▸ PROBLEM
What is needed here is an exact repetition of the records below, beginning at the line that has "mux | 16 | 16" and stopping after the line that has "state_q[0]$_SDFFE_PP0P_ | 0.15 | 2 |".

(Extracted records)
= = = = =
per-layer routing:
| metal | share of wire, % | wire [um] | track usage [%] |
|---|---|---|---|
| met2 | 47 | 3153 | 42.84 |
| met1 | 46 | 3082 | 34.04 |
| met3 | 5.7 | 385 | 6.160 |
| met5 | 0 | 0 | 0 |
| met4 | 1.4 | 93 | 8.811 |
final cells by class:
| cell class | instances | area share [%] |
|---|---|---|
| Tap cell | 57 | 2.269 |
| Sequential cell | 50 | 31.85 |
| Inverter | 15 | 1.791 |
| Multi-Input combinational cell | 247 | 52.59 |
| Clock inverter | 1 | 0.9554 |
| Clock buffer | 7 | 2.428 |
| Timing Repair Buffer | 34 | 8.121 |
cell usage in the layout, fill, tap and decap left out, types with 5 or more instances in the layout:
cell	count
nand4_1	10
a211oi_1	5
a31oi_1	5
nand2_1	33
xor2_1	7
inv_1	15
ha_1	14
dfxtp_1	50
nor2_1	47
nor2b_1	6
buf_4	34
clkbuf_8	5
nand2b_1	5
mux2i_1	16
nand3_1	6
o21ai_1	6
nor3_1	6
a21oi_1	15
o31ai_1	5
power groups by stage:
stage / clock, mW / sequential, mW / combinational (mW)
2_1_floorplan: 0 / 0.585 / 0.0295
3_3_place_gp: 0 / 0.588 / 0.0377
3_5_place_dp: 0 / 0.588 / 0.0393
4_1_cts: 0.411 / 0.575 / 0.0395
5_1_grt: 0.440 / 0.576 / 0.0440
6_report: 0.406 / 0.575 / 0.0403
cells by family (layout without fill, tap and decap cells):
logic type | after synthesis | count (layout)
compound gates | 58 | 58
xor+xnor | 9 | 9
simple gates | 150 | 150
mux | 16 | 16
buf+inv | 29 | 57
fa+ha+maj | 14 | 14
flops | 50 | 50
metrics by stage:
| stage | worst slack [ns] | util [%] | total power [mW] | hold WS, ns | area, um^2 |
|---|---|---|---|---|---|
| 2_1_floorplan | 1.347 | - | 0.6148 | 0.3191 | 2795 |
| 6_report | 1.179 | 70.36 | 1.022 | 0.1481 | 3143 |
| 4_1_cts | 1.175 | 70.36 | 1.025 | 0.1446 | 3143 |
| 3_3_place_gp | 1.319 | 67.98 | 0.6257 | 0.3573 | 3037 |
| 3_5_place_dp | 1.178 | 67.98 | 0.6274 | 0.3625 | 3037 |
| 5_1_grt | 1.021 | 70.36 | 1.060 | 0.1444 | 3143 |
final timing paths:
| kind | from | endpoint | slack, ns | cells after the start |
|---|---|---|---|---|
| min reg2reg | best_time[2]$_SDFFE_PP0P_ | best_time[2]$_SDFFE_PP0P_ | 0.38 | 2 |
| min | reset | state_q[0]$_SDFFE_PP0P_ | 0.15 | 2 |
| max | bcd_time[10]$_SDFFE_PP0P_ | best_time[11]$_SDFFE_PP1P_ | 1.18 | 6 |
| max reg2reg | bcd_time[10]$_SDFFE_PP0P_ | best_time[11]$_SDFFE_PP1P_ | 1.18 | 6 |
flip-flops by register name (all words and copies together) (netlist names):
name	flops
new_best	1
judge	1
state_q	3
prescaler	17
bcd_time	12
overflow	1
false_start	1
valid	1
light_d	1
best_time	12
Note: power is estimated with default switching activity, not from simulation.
= = = = =
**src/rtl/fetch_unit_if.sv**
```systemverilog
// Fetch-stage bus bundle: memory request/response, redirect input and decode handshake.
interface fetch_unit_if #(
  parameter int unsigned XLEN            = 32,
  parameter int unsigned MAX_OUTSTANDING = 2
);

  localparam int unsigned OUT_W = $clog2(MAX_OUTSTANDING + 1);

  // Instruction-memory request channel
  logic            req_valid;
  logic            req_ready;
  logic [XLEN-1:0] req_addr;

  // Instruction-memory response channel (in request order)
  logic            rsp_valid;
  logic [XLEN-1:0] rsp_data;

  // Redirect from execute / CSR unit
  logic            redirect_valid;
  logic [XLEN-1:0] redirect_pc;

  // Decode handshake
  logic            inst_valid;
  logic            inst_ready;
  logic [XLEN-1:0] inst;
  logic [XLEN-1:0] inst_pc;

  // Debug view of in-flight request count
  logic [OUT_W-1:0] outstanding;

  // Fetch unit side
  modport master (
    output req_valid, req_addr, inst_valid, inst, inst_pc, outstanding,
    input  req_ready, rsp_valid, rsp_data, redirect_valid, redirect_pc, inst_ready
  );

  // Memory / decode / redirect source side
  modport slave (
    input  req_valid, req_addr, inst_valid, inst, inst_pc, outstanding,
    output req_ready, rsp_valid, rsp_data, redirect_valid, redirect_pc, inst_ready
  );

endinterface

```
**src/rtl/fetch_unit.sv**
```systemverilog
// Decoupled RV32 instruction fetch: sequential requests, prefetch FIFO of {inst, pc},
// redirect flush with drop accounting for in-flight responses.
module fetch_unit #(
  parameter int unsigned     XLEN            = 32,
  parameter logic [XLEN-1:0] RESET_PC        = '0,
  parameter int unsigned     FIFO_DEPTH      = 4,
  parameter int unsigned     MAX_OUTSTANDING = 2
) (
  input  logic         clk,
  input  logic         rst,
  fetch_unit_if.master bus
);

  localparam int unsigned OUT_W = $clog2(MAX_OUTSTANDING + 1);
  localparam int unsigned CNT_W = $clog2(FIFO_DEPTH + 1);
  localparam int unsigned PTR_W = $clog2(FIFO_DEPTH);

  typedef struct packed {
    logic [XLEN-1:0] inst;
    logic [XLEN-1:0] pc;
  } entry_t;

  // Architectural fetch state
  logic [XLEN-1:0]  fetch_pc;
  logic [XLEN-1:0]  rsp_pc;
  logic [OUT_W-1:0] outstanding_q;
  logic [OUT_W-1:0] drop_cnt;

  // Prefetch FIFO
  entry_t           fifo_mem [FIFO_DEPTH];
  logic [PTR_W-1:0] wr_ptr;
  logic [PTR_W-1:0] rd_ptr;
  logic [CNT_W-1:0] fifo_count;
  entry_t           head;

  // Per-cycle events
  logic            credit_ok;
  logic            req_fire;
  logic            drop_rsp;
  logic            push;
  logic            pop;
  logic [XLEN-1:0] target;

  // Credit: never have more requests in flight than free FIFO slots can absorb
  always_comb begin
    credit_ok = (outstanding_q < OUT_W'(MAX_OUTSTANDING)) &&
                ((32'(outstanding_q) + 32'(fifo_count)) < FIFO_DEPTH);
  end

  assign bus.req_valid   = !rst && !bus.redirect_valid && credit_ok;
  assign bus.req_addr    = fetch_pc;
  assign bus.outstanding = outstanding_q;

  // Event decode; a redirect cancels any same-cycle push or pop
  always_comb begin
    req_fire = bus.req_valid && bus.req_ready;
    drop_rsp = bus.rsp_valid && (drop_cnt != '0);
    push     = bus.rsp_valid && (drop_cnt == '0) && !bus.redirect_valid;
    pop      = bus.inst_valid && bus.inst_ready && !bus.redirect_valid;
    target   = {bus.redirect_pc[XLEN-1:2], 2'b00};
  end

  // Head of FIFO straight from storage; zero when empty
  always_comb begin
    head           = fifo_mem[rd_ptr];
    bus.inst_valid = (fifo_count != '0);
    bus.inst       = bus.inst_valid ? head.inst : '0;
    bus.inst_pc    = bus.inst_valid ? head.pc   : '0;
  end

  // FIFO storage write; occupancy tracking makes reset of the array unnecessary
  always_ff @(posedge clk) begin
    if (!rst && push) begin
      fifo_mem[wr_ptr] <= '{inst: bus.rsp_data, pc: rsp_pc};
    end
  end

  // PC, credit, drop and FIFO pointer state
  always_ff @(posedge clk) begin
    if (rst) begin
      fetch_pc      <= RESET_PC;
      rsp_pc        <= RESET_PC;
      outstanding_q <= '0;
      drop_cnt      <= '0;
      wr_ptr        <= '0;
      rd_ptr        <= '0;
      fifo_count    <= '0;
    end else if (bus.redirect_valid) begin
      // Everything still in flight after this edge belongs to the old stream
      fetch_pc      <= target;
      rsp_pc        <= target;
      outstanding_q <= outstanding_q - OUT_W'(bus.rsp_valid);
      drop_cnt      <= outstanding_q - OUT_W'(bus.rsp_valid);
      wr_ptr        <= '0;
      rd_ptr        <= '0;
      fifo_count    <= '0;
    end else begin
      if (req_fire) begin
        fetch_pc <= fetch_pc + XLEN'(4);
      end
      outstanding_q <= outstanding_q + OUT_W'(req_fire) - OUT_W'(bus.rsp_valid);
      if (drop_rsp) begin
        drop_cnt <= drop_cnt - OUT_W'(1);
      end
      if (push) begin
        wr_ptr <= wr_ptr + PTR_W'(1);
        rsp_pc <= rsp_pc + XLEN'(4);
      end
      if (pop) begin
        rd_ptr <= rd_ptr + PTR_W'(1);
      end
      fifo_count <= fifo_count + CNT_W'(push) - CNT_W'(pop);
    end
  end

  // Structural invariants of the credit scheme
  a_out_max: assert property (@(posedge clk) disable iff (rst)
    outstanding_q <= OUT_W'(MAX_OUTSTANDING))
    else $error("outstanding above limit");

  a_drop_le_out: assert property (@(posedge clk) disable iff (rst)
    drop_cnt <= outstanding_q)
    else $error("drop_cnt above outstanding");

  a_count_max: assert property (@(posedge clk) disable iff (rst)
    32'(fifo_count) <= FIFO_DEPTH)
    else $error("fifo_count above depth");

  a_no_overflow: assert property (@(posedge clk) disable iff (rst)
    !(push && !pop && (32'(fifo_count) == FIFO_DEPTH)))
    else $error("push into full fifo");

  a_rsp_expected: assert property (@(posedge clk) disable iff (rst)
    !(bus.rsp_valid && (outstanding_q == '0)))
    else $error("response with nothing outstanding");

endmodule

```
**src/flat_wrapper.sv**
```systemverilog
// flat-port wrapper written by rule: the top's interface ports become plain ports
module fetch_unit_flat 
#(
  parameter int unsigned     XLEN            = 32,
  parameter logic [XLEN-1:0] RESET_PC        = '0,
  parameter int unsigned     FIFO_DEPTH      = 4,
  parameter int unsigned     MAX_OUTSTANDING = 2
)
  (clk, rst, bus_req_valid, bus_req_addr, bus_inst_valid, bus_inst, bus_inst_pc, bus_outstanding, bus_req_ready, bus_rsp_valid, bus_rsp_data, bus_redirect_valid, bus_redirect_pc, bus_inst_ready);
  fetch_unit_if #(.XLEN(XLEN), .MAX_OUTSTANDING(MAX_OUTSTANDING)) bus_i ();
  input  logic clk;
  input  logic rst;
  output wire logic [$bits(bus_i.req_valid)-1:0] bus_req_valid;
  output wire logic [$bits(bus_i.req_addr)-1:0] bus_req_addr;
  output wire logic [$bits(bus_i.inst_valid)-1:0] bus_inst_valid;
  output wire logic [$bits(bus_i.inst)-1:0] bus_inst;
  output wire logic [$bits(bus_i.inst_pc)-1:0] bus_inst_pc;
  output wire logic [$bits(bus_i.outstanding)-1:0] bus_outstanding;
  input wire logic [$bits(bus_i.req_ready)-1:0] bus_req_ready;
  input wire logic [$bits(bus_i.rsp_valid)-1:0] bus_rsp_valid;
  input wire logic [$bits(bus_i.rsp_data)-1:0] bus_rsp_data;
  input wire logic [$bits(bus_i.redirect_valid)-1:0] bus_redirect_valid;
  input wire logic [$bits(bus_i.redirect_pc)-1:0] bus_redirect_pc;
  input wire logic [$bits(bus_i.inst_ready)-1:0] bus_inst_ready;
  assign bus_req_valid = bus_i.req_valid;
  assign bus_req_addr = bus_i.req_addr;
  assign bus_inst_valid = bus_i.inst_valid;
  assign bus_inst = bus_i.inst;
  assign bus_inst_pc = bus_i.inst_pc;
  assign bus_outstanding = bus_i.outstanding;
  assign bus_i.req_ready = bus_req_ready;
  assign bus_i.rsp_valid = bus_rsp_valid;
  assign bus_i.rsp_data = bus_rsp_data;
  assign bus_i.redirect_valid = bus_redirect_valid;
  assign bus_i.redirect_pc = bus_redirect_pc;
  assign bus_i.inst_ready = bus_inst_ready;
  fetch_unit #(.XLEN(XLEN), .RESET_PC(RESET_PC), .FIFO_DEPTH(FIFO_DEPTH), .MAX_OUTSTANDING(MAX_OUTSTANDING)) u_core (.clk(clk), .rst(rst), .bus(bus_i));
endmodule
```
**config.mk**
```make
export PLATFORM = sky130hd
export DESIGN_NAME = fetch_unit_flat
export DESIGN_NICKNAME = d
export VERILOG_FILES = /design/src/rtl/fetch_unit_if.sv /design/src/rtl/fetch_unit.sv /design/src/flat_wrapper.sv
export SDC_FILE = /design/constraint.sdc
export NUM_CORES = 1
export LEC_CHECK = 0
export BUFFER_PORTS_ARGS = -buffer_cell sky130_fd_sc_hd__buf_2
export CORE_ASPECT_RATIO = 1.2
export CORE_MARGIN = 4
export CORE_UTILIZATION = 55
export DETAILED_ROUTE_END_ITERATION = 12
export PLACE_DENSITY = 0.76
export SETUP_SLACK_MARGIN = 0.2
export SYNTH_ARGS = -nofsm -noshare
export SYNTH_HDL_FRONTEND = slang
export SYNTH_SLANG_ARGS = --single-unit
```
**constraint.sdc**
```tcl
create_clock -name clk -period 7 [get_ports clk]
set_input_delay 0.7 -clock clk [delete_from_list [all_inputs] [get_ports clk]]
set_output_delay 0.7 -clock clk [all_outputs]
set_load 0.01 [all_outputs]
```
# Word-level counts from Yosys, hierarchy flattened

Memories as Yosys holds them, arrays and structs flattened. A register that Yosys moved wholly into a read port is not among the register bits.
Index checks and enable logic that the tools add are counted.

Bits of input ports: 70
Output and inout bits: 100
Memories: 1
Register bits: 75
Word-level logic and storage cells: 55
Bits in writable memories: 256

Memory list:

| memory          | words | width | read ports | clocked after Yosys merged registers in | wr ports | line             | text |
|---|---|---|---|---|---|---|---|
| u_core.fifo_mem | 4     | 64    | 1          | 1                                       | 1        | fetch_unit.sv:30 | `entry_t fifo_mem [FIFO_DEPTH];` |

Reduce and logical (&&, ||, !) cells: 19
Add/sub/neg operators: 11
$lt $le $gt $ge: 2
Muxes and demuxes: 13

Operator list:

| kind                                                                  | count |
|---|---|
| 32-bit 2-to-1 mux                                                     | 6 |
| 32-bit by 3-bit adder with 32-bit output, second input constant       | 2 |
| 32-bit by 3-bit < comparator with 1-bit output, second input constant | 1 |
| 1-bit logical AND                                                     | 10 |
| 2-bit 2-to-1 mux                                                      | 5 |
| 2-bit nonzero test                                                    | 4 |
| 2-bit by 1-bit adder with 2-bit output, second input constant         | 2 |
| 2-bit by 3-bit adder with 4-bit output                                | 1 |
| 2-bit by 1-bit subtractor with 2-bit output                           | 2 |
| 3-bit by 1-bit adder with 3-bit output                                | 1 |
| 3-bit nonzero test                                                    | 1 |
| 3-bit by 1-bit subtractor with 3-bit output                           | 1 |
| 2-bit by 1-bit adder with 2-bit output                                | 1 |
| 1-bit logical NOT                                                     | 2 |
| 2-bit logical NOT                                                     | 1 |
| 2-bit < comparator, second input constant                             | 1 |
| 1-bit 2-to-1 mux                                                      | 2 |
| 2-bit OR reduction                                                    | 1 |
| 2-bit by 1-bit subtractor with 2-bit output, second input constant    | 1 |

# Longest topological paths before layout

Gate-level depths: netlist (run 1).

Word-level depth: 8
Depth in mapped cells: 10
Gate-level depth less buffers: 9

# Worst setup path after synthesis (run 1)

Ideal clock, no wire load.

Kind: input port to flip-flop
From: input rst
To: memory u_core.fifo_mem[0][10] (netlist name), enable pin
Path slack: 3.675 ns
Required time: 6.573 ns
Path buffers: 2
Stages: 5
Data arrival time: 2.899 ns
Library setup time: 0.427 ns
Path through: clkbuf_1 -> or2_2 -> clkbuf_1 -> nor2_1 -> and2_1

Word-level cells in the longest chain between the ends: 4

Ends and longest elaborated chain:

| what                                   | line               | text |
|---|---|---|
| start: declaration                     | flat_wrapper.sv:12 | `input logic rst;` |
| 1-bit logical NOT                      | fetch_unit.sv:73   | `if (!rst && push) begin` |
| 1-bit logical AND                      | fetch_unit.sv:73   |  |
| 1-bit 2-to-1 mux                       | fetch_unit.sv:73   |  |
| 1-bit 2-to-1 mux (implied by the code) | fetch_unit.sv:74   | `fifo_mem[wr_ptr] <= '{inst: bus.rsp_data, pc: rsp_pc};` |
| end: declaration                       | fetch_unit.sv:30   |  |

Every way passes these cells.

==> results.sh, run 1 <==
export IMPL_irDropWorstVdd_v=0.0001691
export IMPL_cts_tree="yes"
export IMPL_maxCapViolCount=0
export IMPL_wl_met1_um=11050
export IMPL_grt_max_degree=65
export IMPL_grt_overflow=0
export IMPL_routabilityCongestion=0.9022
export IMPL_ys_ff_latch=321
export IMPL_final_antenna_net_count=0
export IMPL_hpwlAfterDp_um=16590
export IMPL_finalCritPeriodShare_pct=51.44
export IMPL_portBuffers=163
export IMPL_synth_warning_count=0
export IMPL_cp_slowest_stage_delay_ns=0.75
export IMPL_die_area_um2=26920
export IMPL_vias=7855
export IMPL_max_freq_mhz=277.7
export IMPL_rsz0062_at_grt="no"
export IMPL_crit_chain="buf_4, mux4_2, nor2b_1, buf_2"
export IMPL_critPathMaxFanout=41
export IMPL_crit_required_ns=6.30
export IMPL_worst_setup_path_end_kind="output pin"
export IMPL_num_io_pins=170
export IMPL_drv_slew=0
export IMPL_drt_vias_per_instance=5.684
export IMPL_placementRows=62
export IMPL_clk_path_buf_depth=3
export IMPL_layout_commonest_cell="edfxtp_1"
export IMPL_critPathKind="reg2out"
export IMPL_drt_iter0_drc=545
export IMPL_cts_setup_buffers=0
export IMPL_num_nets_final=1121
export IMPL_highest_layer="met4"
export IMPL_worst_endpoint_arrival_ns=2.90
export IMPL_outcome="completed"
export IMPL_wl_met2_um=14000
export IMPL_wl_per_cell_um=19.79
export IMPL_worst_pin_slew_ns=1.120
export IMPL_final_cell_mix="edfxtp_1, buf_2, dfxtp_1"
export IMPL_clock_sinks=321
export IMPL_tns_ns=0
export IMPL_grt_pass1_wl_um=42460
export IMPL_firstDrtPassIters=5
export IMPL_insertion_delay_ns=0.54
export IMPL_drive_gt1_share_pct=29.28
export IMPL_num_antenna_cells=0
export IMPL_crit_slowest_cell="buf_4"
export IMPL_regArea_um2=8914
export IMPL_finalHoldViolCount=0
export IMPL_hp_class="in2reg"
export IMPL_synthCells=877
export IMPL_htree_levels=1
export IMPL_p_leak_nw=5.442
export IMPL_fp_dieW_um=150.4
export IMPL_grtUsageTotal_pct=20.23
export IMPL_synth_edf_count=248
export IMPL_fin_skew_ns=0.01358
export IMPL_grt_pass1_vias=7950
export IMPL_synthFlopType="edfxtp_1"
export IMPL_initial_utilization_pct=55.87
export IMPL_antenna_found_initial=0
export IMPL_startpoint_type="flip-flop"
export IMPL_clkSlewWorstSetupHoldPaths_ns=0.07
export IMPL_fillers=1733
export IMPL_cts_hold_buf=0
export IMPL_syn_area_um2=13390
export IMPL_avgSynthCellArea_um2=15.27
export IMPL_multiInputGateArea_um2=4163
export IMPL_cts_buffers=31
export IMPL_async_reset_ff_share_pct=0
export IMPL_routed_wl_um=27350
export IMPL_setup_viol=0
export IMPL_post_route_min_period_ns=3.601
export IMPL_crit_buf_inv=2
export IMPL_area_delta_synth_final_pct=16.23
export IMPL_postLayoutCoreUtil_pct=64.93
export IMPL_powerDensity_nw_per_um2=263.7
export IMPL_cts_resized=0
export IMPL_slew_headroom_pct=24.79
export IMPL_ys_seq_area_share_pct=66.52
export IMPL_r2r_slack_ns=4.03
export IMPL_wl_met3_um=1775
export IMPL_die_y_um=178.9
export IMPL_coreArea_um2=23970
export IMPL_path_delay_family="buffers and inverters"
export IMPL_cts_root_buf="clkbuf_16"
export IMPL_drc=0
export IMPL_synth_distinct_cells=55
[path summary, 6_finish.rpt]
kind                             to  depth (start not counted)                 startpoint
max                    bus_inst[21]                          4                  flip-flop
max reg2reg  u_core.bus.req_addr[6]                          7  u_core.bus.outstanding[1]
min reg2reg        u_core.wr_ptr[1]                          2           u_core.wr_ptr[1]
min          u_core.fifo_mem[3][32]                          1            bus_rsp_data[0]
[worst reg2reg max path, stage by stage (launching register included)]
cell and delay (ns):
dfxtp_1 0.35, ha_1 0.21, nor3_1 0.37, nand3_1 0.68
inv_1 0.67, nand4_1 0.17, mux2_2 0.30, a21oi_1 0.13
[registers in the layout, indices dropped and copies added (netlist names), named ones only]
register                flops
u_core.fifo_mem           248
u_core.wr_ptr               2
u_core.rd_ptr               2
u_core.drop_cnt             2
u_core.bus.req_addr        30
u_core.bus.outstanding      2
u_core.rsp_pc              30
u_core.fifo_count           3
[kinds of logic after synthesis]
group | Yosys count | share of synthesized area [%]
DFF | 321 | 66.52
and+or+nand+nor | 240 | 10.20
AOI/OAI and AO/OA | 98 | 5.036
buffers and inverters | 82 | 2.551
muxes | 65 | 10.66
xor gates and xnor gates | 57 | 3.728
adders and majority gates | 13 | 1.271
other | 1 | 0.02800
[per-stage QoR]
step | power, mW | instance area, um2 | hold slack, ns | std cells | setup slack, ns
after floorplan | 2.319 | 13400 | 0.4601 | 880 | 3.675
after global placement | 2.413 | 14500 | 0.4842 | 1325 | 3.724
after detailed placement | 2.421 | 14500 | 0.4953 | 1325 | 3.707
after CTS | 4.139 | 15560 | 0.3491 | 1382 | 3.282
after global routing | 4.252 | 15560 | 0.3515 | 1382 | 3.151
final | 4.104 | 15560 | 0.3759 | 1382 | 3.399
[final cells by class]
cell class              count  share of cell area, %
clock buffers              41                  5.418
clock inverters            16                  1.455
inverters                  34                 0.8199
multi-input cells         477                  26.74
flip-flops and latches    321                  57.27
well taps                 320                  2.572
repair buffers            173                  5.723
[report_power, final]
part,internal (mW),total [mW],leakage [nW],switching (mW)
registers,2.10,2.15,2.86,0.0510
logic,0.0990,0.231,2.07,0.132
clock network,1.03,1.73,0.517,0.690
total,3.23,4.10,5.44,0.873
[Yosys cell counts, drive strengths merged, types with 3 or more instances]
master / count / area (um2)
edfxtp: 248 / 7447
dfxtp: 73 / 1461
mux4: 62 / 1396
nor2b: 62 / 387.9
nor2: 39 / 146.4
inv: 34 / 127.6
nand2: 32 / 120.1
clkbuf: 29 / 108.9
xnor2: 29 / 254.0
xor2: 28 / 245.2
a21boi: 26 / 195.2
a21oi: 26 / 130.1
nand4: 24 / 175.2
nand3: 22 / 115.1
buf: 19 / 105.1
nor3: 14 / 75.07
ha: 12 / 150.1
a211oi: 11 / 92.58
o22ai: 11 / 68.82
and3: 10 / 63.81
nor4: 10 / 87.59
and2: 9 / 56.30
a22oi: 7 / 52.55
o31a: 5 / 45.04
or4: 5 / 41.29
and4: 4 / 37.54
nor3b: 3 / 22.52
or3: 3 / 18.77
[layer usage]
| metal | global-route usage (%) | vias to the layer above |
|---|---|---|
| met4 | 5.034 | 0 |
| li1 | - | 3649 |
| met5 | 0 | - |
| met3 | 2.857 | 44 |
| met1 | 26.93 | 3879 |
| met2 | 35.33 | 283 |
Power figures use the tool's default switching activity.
= = = = =
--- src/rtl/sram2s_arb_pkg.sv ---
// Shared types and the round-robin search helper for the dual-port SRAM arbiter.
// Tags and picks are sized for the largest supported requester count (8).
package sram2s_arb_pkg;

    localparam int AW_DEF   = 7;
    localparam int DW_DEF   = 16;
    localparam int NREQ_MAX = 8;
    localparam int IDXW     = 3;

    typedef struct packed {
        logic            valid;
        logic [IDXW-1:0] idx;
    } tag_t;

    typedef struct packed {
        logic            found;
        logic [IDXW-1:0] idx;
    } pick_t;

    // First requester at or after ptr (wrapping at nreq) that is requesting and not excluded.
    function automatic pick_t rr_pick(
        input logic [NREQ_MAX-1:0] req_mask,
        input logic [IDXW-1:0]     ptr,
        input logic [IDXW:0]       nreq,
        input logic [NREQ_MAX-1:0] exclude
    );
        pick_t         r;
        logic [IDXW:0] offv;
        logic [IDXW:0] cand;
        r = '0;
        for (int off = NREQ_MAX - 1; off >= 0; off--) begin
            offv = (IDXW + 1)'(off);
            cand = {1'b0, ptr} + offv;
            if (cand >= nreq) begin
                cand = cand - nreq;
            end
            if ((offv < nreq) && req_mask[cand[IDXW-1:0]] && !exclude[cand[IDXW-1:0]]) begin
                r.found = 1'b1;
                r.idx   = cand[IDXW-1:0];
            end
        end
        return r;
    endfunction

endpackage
= = = = =
▸ ANSWER BOX
mux | 16 | 16
buf+inv | 29 | 57
fa+ha+maj | 14 | 14
flops | 50 | 50
metrics by stage:
| stage | worst slack [ns] | util [%] | total power [mW] | hold WS, ns | area, um^2 |
|---|---|---|---|---|---|
| 2_1_floorplan | 1.347 | - | 0.6148 | 0.3191 | 2795 |
| 6_report | 1.179 | 70.36 | 1.022 | 0.1481 | 3143 |
| 4_1_cts | 1.175 | 70.36 | 1.025 | 0.1446 | 3143 |
| 3_3_place_gp | 1.319 | 67.98 | 0.6257 | 0.3573 | 3037 |
| 3_5_place_dp | 1.178 | 67.98 | 0.6274 | 0.3625 | 3037 |
| 5_1_grt | 1.021 | 70.36 | 1.060 | 0.1444 | 3143 |
final timing paths:
| kind | from | endpoint | slack, ns | cells after the start |
|---|---|---|---|---|
| min reg2reg | best_time[2]$_SDFFE_PP0P_ | best_time[2]$_SDFFE_PP0P_ | 0.38 | 2 |
| min | reset | state_q[0]$_SDFFE_PP0P_ | 0.15 | 2 |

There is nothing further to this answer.